I’ve recently returned from Dubai where, as always, I greatly enjoyed the Emirates Literary Festival. There was controversy this year, with Antony Beevor turning down his invitation to attend because of UAE’s human rights record. Sir Antony had attended the festival a few years ago – I have photos of him on a camel in the desert – but the recent imprisonment of British academic Matthew Hedges on supposed spying charges had received significant media coverage towards the end of last year and was very fresh in people’s minds.
It is always difficult to know how best to combat human rights abuses by other nations: one of the reasons why we set up the Festival a dozen years ago was to expose those living in Dubai to a wider range of opinions and ideas than they were used to and to stimulate discussion of such ideas. In the first Festival in March 2009 we had an excellent panel discussion on censorship in which a senior Emirati minister participated, and the UAE government has never tried to influence the Festival: on the contrary it has been very supportive. My personal opinion is that you achieve more to change old entrenched attitudes by engaging from within than pontificating from without.
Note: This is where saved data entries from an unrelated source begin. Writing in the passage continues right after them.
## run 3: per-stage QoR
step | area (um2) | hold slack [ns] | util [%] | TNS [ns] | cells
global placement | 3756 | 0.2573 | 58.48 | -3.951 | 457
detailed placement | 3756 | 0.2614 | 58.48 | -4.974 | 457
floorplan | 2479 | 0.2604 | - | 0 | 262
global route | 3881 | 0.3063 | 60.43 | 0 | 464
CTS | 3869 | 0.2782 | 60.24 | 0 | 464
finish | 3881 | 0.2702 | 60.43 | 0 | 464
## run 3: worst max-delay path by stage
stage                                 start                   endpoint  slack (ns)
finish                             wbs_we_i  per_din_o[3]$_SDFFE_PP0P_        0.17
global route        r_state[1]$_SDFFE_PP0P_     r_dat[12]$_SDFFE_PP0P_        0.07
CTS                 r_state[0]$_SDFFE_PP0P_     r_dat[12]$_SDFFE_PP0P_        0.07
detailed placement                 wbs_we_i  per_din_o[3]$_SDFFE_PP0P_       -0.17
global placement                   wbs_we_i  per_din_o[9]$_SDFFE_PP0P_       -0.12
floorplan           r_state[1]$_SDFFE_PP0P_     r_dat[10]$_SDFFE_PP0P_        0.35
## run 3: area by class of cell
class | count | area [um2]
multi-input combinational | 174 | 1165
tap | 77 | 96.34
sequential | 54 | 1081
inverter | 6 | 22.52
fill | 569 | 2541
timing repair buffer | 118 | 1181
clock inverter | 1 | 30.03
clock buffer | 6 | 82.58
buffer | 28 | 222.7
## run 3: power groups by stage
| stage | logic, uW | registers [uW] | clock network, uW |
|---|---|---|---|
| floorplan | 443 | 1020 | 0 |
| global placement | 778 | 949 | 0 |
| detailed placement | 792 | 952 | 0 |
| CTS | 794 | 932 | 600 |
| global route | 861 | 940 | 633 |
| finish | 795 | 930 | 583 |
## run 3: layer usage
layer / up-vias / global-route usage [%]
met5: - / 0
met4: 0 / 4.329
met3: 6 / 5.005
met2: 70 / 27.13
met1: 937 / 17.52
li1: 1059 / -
--- src/rtl/uart_transmitter_if.sv ---
// Transmitter request/line interface.
// Signals:
//   parallel_data - word to send, LSB first
//   data_valid    - send request
//   parity_enable - insert a parity bit between data and stop
//   parity_type   - EVEN (0) or ODD (1)
//   prescale      - clk cycles per serial bit (0 runs as 1)
//   serial_data   - UART line, 1 when idle
//   busy          - 1 from the first start-bit cycle through the last stop-bit cycle
// Handshake: a request is taken on a rising clk edge where data_valid=1 and
// busy=0; word and configuration are captured on that same edge. While busy=1
// data_valid is ignored and nothing is queued, so a requester that wants a
// frame sent must keep data_valid high until it sees busy rise.
interface uart_transmitter_if #(
  parameter int DATA_WIDTH = 8
);
  logic [DATA_WIDTH-1:0] parallel_data;
  logic                  data_valid;
  logic                  parity_enable;
  logic                  parity_type;
  logic [5:0]            prescale;
  logic                  serial_data;
  logic                  busy;

  modport master (
    output parallel_data, data_valid, parity_enable, parity_type, prescale,
    input  serial_data, busy
  );

  modport slave (
    input  parallel_data, data_valid, parity_enable, parity_type, prescale,
    output serial_data, busy
  );
endinterface

--- src/rtl/uart_transmitter_parity_calculator.sv ---
// parity_calculator: parity bit for a data word, shared by transmitter and
// receiver.
// Ports:
//   data        - word to protect
//   parity_type - EVEN (0): bit = XOR of data; ODD (1): bit = XNOR of data
//   parity_bit  - resulting parity bit
module parity_calculator
  import uart_transmitter_pkg::*;
#(
  parameter int WIDTH = 8
) (
  input  logic [WIDTH-1:0] data,
  input  logic             parity_type,
  output logic             parity_bit
);

  always_comb begin
    parity_bit = (parity_type == ODD) ? ~(^data) : ^data;
  end

endmodule

--- src/rtl/uart_transmitter.sv ---
// uart_transmitter: serialises one word per request into a UART frame
// (start 0, data LSB first, optional parity, stop 1), each bit held for
// prescale clk cycles.
// Ports:
//   clk     - clock, all logic on the rising edge
//   reset   - synchronous, active-low
//   tx      - request/line interface (slave side)
//   state_o - current FSM state, for observation
module uart_transmitter
  import uart_transmitter_pkg::*;
#(
  parameter int DATA_WIDTH = 8
) (
  input  logic                clk,
  input  logic                reset,
  uart_transmitter_if.slave   tx,
  output uart_state_e         state_o
);

  localparam int IDX_W = (DATA_WIDTH > 1) ? $clog2(DATA_WIDTH) : 1;
  localparam logic [IDX_W-1:0] LAST_IDX = IDX_W'(DATA_WIDTH - 1);

  uart_state_e           state_q, state_d;
  logic [5:0]            cnt_q, cnt_d;
  logic [5:0]            presc_q, presc_d;
  logic [IDX_W-1:0]      idx_q, idx_d;
  logic [DATA_WIDTH-1:0] data_q, data_d;
  logic [DATA_WIDTH-1:0] shift_q, shift_d;
  logic                  par_en_q, par_en_d;
  logic                  par_type_q, par_type_d;
  logic                  serial_q, serial_d;
  logic                  busy_q, busy_d;
  logic                  parity_bit;
  logic                  bit_done;

  // Parity always comes from the captured word, never the live input.
  parity_calculator #(.WIDTH(DATA_WIDTH)) u_parity (
    .data        (data_q),
    .parity_type (par_type_q),
    .parity_bit  (parity_bit)
  );

  // Counter runs prescale-1 .. 0 inside each bit; 0 marks the bit boundary.
  assign bit_done = (cnt_q == 6'd0);

  // State register
  always_ff @(posedge clk) begin
    if (!reset) begin
      state_q    <= IDLE;
      cnt_q      <= '0;
      presc_q    <= '0;
      idx_q      <= '0;
      data_q     <= '0;
      shift_q    <= '0;
      par_en_q   <= 1'b0;
      par_type_q <= 1'b0;
      serial_q   <= STOP_BIT;
      busy_q     <= 1'b0;
    end else begin
      state_q    <= state_d;
      cnt_q      <= cnt_d;
      presc_q    <= presc_d;
      idx_q      <= idx_d;
      data_q     <= data_d;
      shift_q    <= shift_d;
      par_en_q   <= par_en_d;
      par_type_q <= par_type_d;
      serial_q   <= serial_d;
      busy_q     <= busy_d;
    end
  end

  // Next-state logic
  always_comb begin
    state_d    = state_q;
    cnt_d      = cnt_q;
    presc_d    = presc_q;
    idx_d      = idx_q;
    data_d     = data_q;
    shift_d    = shift_q;
    par_en_d   = par_en_q;
    par_type_d = par_type_q;

    if (state_q == IDLE) begin
      if (tx.data_valid) begin
        state_d    = START;
        data_d     = tx.parallel_data;
        shift_d    = tx.parallel_data;
        par_en_d   = tx.parity_enable;
        par_type_d = tx.parity_type;
        presc_d    = eff_prescale(tx.prescale);
        cnt_d      = eff_prescale(tx.prescale) - 6'd1;
        idx_d      = '0;
      end
    end else if (!bit_done) begin
      cnt_d = cnt_q - 6'd1;
    end else begin
      cnt_d = presc_q - 6'd1;
      case (state_q)
        START:   state_d = DATA;
        DATA: begin
          shift_d = shift_q >> 1;
          if (idx_q == LAST_IDX) begin
            idx_d   = '0;
            state_d = par_en_q ? PARITY : STOP;
          end else begin
            idx_d = idx_q + 1'b1;
          end
        end
        PARITY:  state_d = STOP;
        STOP:    state_d = IDLE;
        default: state_d = IDLE;
      endcase
    end
  end

  // Output logic: line level and busy for the state being entered, so both
  // leave the flops aligned with the state register.
  always_comb begin
    serial_d = STOP_BIT;
    busy_d   = (state_d != IDLE);
    case (state_d)
      START:   serial_d = START_BIT;
      DATA:    serial_d = shift_d[0];
      PARITY:  serial_d = parity_bit;
      default: serial_d = STOP_BIT;
    endcase
  end

  assign tx.serial_data = serial_q;
  assign tx.busy        = busy_q;
  assign state_o        = state_q;

endmodule

--- src/flat_wrapper.sv ---
// flat-port wrapper written by rule: the top's interface ports become plain ports
module uart_transmitter_flat import uart_transmitter_pkg::*;
#(
  parameter int DATA_WIDTH = 8
)
  (clk, reset, state_o, tx_parallel_data, tx_data_valid, tx_parity_enable, tx_parity_type, tx_prescale, tx_serial_data, tx_busy);
  uart_transmitter_if #(.DATA_WIDTH(DATA_WIDTH)) tx_i ();
  input  logic clk;
  input  logic reset;
  output uart_state_e state_o;
  input wire logic [$bits(tx_i.parallel_data)-1:0] tx_parallel_data;
  input wire logic [$bits(tx_i.data_valid)-1:0] tx_data_valid;
  input wire logic [$bits(tx_i.parity_enable)-1:0] tx_parity_enable;
  input wire logic [$bits(tx_i.parity_type)-1:0] tx_parity_type;
  input wire logic [$bits(tx_i.prescale)-1:0] tx_prescale;
  output wire logic [$bits(tx_i.serial_data)-1:0] tx_serial_data;
  output wire logic [$bits(tx_i.busy)-1:0] tx_busy;
  assign tx_i.parallel_data = tx_parallel_data;
  assign tx_i.data_valid = tx_data_valid;
  assign tx_i.parity_enable = tx_parity_enable;
  assign tx_i.parity_type = tx_parity_type;
  assign tx_i.prescale = tx_prescale;
  assign tx_serial_data = tx_i.serial_data;
  assign tx_busy = tx_i.busy;
  uart_transmitter #(.DATA_WIDTH(DATA_WIDTH)) u_core (.clk(clk), .reset(reset), .tx(tx_i), .state_o(state_o));
endmodule
--- config.mk ---
export PLATFORM = sky130hd
export DESIGN_NAME = uart_transmitter_flat
export DESIGN_NICKNAME = d
export VERILOG_FILES = /design/src/rtl/uart_transmitter_pkg.sv /design/src/rtl/uart_transmitter_if.sv /design/src/rtl/uart_transmitter_parity_calculator.sv /design/src/rtl/uart_transmitter.sv /design/src/flat_wrapper.sv
export SDC_FILE = /design/constraint.sdc
export NUM_CORES = 1
export LEC_CHECK = 0
export CAP_MARGIN = 20
export CORE_MARGIN = 3
export CORE_UTILIZATION = 55
export DETAILED_ROUTE_END_ITERATION = 6
export DONT_BUFFER_PORTS = 1
export PLACE_DENSITY = 0.78
export SETUP_SLACK_MARGIN = 0.2
export SLEW_MARGIN = 20
export SYNTH_ARGS = -nofsm -noshare
export SYNTH_HDL_FRONTEND = slang
export SYNTH_SLANG_ARGS = --single-unit
--- constraint.sdc ---
create_clock -name clk -period 5.3 [get_ports clk]
set_input_delay 1.06 -clock clk [delete_from_list [all_inputs] [get_ports clk]]
set_output_delay 1.06 -clock clk [all_outputs]
set_load 0.05 [all_outputs]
On the way to Dubai we stopped over for a few days in Istanbul, an extraordinary city. The Hagia Sophia was, when it was built 1500 years ago, possibly the largest building in the world, and is still hugely impressive. Our visit set me thinking: five hundred years ago Istanbul was one of the greatest cities in the world, heart of a huge empire. Now it is an irrelevance on the fringe of Europe. 150 years ago London was one of the greatest cities in the world, heart of a huge empire. After the Brexit fiasco is resolved it will also become an irrelevance on the fringe of Europe. Sic transit Gloria mundi, or something.